Line count for "parameter": give how many lines in the data below contain it, with no other words.

::: MATERIAL PROVIDED

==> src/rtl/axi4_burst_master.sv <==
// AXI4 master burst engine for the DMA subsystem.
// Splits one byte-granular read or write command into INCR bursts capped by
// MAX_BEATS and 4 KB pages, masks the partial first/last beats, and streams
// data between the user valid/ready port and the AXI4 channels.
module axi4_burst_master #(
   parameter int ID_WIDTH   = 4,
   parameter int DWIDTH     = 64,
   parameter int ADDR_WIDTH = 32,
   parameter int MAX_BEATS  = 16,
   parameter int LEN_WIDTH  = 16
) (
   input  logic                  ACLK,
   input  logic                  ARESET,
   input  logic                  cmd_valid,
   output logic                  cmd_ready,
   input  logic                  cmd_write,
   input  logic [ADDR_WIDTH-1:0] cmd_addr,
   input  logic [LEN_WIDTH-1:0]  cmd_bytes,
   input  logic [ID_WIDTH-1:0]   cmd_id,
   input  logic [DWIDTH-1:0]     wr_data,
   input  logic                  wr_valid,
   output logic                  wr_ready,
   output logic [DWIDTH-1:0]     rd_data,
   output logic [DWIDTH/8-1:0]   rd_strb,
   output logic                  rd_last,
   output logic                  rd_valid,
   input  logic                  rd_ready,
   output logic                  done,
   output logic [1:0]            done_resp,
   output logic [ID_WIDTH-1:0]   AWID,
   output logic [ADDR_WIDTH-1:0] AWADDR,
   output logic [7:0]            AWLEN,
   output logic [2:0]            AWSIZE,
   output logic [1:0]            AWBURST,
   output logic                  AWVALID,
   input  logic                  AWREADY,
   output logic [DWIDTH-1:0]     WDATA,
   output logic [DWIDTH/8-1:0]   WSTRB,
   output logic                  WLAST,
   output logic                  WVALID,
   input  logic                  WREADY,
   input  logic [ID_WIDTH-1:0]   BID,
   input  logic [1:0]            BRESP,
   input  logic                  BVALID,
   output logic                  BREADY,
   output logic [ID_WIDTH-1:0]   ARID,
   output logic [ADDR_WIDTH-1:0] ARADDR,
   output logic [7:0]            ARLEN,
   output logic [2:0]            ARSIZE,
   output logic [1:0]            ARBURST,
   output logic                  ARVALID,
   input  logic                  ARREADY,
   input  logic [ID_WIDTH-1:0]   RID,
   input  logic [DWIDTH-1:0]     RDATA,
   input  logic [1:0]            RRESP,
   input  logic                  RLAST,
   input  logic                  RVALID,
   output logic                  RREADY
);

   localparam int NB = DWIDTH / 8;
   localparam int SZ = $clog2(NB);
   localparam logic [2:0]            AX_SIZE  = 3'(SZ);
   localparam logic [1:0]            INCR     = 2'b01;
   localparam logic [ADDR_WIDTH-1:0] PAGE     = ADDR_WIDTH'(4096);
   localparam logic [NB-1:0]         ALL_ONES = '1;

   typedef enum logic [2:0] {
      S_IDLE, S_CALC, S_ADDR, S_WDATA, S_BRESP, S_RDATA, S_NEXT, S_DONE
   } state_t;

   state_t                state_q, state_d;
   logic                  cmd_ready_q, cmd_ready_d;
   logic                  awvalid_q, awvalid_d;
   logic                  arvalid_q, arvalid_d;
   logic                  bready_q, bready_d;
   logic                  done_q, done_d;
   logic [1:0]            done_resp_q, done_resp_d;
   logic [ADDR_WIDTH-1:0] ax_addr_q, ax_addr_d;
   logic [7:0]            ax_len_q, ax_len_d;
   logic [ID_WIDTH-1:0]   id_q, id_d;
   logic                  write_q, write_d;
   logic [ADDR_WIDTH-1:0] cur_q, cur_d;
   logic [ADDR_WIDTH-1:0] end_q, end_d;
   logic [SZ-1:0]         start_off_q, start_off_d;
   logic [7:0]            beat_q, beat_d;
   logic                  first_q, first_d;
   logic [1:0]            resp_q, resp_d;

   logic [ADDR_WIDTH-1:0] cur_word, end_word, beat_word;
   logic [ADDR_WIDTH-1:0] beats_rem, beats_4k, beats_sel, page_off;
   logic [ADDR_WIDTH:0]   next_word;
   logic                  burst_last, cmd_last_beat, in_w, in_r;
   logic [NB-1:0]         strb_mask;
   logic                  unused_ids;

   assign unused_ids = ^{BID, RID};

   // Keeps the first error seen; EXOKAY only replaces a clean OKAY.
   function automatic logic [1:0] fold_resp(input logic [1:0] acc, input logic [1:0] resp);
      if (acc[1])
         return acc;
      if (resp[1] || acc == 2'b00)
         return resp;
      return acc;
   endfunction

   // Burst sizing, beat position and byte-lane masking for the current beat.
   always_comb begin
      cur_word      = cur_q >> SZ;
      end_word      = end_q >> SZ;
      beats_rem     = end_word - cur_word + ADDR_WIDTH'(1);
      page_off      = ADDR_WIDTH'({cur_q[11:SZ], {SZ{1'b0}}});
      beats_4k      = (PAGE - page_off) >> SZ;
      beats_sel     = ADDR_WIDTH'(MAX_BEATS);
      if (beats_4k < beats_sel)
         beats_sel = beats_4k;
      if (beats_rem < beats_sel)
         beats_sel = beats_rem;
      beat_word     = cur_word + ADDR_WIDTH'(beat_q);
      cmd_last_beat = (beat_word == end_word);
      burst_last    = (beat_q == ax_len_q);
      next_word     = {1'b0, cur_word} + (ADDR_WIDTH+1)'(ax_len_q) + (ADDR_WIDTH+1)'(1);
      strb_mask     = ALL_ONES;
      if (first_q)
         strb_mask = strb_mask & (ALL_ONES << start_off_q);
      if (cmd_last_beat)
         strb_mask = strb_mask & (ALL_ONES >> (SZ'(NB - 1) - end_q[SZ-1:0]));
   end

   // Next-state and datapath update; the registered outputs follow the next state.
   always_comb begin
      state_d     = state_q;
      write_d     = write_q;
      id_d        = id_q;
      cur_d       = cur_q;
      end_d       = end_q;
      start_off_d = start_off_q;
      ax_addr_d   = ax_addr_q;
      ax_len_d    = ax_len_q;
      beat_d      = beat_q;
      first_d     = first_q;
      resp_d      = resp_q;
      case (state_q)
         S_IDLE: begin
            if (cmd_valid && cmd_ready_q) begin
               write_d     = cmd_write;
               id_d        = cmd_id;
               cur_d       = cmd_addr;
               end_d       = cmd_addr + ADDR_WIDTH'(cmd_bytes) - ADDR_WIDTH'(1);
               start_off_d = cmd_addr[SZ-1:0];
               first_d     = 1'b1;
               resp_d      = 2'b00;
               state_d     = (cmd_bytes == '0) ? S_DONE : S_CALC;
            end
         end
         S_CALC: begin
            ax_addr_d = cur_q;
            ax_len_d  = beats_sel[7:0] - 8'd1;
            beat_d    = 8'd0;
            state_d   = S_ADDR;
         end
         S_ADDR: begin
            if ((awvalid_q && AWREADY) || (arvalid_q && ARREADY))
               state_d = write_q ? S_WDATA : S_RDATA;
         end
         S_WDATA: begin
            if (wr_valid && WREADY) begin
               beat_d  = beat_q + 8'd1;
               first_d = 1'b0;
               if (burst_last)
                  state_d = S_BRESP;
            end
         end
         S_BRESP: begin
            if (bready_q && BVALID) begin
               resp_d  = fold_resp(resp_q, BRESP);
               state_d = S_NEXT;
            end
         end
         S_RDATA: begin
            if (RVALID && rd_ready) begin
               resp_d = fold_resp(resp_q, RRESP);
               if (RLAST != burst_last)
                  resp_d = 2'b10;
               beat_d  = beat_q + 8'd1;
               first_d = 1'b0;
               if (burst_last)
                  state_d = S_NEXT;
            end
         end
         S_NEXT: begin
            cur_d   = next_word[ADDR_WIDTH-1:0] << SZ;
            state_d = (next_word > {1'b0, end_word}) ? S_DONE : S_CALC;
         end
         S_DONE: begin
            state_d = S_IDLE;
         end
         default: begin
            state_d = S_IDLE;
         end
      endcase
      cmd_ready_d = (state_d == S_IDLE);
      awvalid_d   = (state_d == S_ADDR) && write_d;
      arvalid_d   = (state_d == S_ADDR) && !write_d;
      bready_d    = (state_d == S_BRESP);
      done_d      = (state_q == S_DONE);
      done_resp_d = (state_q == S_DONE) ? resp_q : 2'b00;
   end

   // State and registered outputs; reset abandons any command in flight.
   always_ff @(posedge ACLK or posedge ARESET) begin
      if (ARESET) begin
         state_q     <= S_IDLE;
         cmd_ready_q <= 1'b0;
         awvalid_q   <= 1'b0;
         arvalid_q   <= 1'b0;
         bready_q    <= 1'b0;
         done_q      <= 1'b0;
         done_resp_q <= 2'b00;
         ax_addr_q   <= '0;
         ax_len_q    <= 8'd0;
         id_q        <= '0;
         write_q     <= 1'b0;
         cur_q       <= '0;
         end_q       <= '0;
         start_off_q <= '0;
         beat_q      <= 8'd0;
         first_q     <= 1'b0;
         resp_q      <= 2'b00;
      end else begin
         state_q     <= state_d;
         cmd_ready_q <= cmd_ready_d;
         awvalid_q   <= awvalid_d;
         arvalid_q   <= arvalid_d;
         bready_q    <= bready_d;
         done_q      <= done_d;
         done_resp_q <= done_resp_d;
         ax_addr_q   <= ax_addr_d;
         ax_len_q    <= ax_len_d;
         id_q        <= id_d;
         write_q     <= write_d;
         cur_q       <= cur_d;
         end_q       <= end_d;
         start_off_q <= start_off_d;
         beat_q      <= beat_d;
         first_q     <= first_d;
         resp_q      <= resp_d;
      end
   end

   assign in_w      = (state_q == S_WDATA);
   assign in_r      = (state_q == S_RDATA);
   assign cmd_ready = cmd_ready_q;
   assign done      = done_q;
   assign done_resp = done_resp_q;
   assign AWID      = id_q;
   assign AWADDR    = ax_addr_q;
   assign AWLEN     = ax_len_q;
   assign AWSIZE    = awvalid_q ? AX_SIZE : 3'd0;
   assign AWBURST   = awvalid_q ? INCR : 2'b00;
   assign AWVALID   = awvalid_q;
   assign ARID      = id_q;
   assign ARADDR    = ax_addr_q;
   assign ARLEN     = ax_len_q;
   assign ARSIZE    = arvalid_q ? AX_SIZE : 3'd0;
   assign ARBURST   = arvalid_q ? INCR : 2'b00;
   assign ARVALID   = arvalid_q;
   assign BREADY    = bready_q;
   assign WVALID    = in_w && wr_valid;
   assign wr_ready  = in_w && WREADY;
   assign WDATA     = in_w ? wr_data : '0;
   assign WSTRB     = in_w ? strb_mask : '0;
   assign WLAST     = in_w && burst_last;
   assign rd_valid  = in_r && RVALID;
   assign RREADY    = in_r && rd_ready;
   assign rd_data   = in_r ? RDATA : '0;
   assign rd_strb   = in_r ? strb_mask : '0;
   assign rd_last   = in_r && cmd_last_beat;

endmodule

::::::

=== OUTPUT BELOW ===
5